# EXERCISE DETAILS:
Go through the records below line by line. Count the lines with "address" and give the count alone.

Stored data entries:
- Opening Delimiter -

==> src/source/load_addr_gen.sv <==
//========================================
// Write address register of the loader with
// byte loads, fixed bases, 8 KB round-up and
// erase end detection
//========================================
module load_addr_gen import c64_load_pkg::*; (
	input  logic      clk_sys,
	input  logic      reset_n,
	input  addr_op_e  op_i,
	input  byte_t     byte_i,
	output mem_addr_t addr_o,
	output logic      at_erase_end_o
);

	mem_addr_t addr_q;
	logic      aligned;
	mem_addr_t addr_up;

	assign aligned = (addr_q[ALIGN_BITS-1:0] == '0);
	// Next 8 KB boundary above the current address
	assign addr_up = {addr_q[$bits(mem_addr_t)-1:ALIGN_BITS] + 1'b1, {ALIGN_BITS{1'b0}}};

	always_ff @(posedge clk_sys) begin
		if (!reset_n) begin
			addr_q <= '0;
		end else begin
			case (op_i)
				// Low byte clears everything above it
				ADDR_SET_LO:  addr_q <= {{($bits(mem_addr_t) - 8){1'b0}}, byte_i};
				ADDR_SET_HI:  addr_q[15:8] <= byte_i;
				ADDR_SET_CRT: addr_q <= CRT_BASE;
				// The first tape byte is written at the base itself
				ADDR_SET_TAP: addr_q <= TAP_BASE + 1'b1;
				ADDR_CLEAR:   addr_q <= '0;
				ADDR_ALIGN: begin
					if (!aligned)
						addr_q <= addr_up;
				end
				ADDR_INC:     addr_q <= addr_q + 1'b1;
				default:      addr_q <= addr_q;
			endcase
		end
	end

	assign addr_o         = addr_q;
	assign at_erase_end_o = (addr_q == ERASE_LAST);

endmodule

- Closing Delimiter -

# RESULT FOR THIS TASK:
2